How many times have you heard nutritionists say to eat your greens? It’s good advice! Green, leafy vegetables are rich in vitamins, minerals, phytonutrients, and fiber and they supply your body with carbohydrates in a form that’s easy on your blood sugar. You might not think of leafy greens as giving a boost to your workouts, but some leafy greens are rich in compounds that may have exercise performance benefits. Here are three common leafy greens that could be beneficial to your fitness training.
Did you know that New Market Alabama was designated the watercress capital of the world? Even if you don’t live in Alabama, you should still be able to find this peppery green that adds bite to a salad. Pair it with a slightly sweet salad dressing for a tongue-pleasing contrast.
Dressing up your salads and wraps with watercress may have other benefits too. Researchers from Scotland found that consuming modest quantities of watercress reduces delayed-onset muscle soreness or DOMS. In the study, it was effective for reducing post-workout pain after treadmill running and weight training. Who wouldn’t want less muscle soreness and stiffness after a workout?
Watercress has other health benefits too. It’s rich in a variety of antioxidants, including a unique antioxidant called nasturtium. The anti-inflammatory activity of the antioxidants in watercress may explain its positive effects on post-workout muscle soreness. Plus, in a survey carried out by the United States Department of Agriculture, watercress beat out a wealth of other vegetables for the title of most nutrient-dense vegetable. Leafy greens always top the list of nutrient density per calorie.
Another study found that watercress extract reduced damage to white blood cell DNA of the type that can cause cancer, while another study found that participants who ate watercress daily had higher levels of antioxidants in their blood. Watercress is also a cruciferous vegetable, meaning it contains compounds with anti-cancer activity. Lots of reasons to love it and add it to your diet.

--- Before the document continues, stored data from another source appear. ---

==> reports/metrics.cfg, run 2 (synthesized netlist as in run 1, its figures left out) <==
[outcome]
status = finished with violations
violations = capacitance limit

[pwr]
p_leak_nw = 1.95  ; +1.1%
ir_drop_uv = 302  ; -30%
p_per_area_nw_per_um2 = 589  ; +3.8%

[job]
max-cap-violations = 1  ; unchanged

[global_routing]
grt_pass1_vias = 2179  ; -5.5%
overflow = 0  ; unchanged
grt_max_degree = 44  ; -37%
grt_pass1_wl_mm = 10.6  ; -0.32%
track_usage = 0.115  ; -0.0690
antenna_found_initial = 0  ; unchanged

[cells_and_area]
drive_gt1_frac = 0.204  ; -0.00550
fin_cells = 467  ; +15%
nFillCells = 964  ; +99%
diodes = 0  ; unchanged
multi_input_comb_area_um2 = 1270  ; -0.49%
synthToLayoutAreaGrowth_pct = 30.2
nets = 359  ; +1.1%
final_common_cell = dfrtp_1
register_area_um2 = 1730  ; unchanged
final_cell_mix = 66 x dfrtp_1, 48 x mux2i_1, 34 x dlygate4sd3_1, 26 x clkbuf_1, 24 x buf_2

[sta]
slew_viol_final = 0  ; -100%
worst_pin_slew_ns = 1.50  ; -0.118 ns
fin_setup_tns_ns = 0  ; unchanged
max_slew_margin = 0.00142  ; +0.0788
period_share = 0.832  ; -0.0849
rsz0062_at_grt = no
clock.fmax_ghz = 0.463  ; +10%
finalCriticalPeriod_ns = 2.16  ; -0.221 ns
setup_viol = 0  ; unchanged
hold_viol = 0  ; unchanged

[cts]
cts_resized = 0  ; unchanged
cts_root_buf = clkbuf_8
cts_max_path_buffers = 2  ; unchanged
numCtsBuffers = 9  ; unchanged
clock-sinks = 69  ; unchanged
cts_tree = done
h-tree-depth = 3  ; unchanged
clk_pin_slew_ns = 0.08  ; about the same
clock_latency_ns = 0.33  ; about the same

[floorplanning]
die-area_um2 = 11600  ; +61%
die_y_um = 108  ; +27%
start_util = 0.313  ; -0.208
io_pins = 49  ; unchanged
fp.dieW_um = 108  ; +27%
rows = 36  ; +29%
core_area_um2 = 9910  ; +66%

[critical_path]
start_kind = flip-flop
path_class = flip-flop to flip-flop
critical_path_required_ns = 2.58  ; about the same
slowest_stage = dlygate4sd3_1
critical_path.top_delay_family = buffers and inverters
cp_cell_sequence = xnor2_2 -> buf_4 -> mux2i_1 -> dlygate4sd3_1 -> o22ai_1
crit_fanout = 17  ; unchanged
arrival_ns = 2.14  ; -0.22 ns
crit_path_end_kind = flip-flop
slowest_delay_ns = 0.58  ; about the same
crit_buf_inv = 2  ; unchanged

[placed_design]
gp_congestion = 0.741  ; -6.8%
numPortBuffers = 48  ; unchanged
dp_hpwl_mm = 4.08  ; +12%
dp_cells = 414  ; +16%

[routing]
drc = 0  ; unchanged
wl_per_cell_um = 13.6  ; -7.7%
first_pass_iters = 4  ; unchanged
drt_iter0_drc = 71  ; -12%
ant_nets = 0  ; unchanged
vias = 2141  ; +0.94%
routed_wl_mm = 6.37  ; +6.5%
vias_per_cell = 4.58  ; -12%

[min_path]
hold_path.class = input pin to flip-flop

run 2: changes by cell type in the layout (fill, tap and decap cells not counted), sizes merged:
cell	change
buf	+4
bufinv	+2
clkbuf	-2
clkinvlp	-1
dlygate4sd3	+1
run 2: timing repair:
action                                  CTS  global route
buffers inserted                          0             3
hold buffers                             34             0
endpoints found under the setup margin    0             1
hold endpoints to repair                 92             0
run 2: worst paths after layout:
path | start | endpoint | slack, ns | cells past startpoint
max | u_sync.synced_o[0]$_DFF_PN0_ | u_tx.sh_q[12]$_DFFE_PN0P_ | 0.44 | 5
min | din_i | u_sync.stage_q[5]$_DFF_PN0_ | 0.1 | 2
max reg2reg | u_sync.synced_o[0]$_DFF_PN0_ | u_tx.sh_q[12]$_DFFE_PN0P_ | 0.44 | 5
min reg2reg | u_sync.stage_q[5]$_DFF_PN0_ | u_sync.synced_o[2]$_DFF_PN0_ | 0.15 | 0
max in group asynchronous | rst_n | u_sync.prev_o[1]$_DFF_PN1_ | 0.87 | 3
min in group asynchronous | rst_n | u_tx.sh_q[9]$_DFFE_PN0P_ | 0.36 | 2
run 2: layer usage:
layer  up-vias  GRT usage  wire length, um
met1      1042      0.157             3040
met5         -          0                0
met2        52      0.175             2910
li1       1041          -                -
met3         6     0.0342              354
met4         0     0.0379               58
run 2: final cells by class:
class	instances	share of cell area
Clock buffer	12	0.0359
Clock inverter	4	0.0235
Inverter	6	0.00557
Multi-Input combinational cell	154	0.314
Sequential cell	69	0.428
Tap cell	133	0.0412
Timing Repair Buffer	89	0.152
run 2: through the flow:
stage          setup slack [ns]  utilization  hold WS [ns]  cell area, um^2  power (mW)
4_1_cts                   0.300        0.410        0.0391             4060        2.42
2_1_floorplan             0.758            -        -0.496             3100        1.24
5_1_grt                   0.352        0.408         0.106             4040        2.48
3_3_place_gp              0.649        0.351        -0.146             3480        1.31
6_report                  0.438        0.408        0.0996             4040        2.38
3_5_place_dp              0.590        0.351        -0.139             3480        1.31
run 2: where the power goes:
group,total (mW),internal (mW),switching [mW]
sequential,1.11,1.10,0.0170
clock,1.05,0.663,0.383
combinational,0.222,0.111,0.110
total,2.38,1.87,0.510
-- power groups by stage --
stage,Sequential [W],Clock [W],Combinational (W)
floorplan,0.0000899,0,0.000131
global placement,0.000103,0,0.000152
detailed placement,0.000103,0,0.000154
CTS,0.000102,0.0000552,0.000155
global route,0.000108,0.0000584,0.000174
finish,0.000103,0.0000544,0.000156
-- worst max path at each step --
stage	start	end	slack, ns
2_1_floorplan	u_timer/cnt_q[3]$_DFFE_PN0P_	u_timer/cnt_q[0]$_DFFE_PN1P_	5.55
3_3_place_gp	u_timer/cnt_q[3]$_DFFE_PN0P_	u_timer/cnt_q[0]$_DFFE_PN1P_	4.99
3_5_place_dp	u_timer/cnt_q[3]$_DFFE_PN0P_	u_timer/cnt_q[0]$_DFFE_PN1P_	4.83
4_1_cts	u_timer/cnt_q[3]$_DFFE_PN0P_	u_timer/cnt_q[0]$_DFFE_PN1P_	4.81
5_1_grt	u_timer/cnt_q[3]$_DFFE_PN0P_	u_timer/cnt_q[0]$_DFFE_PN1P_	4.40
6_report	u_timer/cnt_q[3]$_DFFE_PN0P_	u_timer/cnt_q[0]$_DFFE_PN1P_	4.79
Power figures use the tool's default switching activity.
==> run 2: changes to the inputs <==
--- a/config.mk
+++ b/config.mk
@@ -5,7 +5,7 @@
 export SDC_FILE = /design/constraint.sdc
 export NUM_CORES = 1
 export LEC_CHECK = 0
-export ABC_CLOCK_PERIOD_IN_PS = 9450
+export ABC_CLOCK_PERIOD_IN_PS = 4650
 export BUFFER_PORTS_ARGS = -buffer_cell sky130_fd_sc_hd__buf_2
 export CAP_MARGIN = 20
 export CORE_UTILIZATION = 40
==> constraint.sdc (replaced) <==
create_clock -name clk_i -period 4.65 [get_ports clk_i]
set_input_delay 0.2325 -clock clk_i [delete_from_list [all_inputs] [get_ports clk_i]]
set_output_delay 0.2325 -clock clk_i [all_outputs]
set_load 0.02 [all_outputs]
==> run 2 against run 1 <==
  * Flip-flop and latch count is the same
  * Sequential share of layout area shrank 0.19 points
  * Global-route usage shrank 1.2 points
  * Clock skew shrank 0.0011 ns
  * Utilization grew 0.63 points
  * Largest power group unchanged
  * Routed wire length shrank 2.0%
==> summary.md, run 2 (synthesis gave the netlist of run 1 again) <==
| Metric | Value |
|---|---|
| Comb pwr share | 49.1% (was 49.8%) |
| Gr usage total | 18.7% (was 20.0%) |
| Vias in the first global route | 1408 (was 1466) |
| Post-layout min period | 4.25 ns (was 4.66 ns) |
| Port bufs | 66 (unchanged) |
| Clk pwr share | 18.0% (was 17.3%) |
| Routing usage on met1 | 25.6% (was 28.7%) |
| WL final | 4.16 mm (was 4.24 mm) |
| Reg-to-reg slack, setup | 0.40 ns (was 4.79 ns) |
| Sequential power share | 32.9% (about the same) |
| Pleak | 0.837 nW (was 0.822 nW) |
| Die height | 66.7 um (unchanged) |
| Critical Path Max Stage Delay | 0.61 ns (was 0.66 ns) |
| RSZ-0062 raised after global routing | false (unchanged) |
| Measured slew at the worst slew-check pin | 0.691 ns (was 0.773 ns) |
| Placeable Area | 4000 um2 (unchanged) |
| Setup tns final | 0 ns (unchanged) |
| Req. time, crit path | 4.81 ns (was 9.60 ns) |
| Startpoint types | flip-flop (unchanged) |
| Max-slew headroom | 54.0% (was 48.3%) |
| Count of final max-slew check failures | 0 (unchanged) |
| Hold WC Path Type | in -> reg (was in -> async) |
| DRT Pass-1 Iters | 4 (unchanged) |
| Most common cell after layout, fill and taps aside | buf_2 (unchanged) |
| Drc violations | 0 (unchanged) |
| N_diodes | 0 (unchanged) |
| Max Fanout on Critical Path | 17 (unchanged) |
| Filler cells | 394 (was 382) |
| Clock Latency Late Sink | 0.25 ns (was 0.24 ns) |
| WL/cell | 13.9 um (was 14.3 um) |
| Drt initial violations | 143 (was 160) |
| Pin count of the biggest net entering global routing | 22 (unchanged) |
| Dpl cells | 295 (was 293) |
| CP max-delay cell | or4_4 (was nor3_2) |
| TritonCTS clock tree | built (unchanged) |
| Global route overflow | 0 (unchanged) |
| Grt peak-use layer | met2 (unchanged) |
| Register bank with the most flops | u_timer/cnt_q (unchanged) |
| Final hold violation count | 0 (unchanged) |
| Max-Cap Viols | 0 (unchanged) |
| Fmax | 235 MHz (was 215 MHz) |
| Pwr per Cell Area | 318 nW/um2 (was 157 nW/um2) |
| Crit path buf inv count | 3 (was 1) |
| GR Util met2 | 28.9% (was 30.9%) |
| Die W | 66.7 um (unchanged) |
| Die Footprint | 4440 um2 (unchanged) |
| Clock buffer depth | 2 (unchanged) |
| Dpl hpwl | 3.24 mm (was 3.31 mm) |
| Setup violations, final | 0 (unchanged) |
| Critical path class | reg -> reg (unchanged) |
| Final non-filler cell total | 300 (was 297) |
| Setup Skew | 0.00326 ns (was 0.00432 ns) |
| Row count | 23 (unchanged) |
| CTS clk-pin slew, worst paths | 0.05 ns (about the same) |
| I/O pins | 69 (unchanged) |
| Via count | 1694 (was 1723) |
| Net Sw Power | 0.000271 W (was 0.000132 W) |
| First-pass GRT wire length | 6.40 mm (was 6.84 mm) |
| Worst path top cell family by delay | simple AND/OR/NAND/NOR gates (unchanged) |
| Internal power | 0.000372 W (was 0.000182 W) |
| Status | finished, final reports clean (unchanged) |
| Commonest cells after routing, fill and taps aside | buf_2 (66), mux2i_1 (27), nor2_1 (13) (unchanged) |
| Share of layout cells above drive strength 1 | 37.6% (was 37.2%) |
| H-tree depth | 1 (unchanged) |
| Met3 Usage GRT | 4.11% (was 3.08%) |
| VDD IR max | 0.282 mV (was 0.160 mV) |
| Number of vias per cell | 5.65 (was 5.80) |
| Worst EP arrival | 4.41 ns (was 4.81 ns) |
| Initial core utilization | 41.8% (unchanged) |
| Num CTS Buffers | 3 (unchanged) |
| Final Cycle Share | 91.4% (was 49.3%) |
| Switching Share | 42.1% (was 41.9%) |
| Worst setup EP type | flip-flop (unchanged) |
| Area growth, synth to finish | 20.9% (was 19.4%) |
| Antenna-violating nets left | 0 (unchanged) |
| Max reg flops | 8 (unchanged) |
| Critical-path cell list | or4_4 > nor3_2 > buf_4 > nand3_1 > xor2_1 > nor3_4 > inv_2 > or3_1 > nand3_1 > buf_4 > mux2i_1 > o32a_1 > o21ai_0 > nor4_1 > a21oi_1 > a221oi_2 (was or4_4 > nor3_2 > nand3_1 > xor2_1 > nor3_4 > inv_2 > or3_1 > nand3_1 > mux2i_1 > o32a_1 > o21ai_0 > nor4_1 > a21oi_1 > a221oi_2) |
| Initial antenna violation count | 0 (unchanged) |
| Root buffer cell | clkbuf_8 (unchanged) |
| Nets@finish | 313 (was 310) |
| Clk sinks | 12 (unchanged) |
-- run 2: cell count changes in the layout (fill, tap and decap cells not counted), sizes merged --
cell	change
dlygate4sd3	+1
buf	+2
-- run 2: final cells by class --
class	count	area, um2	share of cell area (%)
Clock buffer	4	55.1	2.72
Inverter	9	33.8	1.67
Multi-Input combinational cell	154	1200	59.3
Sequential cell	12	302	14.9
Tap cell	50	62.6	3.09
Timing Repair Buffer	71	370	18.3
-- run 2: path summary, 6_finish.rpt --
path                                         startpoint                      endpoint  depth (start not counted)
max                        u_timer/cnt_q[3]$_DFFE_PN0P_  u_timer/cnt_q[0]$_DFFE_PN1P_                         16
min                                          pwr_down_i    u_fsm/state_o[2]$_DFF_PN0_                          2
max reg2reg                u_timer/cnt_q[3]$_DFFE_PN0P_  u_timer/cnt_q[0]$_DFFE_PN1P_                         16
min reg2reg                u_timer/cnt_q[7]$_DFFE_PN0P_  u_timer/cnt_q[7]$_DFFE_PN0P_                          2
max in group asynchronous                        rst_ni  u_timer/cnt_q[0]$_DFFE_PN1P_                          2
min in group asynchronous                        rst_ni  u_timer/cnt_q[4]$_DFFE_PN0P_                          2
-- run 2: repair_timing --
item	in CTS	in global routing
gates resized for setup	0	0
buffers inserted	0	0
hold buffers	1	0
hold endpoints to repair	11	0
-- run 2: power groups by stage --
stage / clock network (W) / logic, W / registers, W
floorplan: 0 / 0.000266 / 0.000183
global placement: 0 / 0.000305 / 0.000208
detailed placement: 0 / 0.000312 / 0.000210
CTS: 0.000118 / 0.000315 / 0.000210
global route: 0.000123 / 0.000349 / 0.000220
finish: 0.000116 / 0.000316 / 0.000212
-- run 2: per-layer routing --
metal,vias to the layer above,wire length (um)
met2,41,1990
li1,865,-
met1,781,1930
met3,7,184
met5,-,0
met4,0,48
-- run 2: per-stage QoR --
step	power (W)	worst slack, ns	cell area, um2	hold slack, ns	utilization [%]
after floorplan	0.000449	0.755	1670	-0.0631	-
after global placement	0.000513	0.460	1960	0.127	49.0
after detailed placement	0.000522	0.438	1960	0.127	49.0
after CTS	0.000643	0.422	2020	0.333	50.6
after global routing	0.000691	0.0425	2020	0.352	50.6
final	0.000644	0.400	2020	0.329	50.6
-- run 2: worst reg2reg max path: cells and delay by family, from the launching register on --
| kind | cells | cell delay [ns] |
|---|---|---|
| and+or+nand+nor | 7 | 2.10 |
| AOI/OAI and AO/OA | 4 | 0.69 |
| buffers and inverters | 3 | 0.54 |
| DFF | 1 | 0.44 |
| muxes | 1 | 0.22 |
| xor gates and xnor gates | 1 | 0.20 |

Arugula is an excellent source of nitrates, compounds that your body converts to nitric oxide, a gas that expands blood vessels and increases blood flow to tissues. Studies show that nitric oxide boosts mitochondrial biogenesis, the process by which cells produce more energy-producing mitochondria. Knowing these two things, it’s not hard to see how nitrates, by their conversion to nitric oxide, might enhance exercise performance. It may do this by opening up arteries, so they deliver more blood and oxygen to tissues, including muscle. Nitrates also stimulate the synthesis of new mitochondria to make more energy in the form of ATP to support muscle contraction. This gives your muscles an advantage for sub-maximal exercising by enhancing endurance. In fact, studies show that people taking a nitrate supplement for three days needed less oxygen during exercise.
Many leafy greens are high in nitrates, but arugula tops the list of nitrate-rich greens with 480 milligrams in a single serving, almost twice the amount in a cup of beetroot juice. Arugula has a slightly bitter taste that’s polarizing, but you can mask the bitterness by adding it to a salad with a sweet dressing or toss it into an omelet or wrap. Like other leafy greens, arugula is nutrient-dense. Arugula may also have benefits if you have high blood pressure. A 2014 study found that the nitrates in arugula lower blood pressure. Plus, it is a cruciferous vegetable, a member of a family of veggies with anti-cancer properties.
Spinach is another nutrient-dense green that has a surprising perk. The thylakoids in spinach can, based on one study, suppress appetite. That’s helpful if you tend to snack after a workout and eat more than you burned off. But before loading up on fresh spinach, you need a fair amount to get the appetite-curbing benefits. Thylakoids work by boosting the release of satiety hormones, like CCK and GLP-1. It also blocks the activity of an enzyme called lipase that helps digest fat. Your best bet, still, is to eat a protein-rich omelet but add a handful of spinach to that egg creation!
The Bottom Line
There are so many reasons to eat green, leafy vegetables! As if you needed more! Not only do they supply your body with vitamins, minerals, and phytonutrients, they may improve some facets of exercise performance and suppress appetite. You’ll also benefit from the phytonutrients in leafy greens and the anti-inflammatory benefits they offer.
Enjoy leafy greens raw or cooked, but you may get more health benefits if you saute them lightly in olive oil. Heat breaks down the cell wall so you can better absorb their nutritional goodness. The fat from the olive oil also enhances absorption of the beta-carotene, an antioxidant and vitamin A precursor in leafy greens. Plus, cooking reduces compounds called oxalates that increase the risk of kidney stones in people who are susceptible. Spinach is high in oxalates while watercress and arugula are not, so stick to arugula and watercress if you have a history of kidney stones. Experiment with different ways of preparing them and you’ll soon discover how versatile leafy greens really are! Rather than settling for a starchy side dish at a meal, substitute an order of leafy greens and you’ll reap more health and nutritional benefits.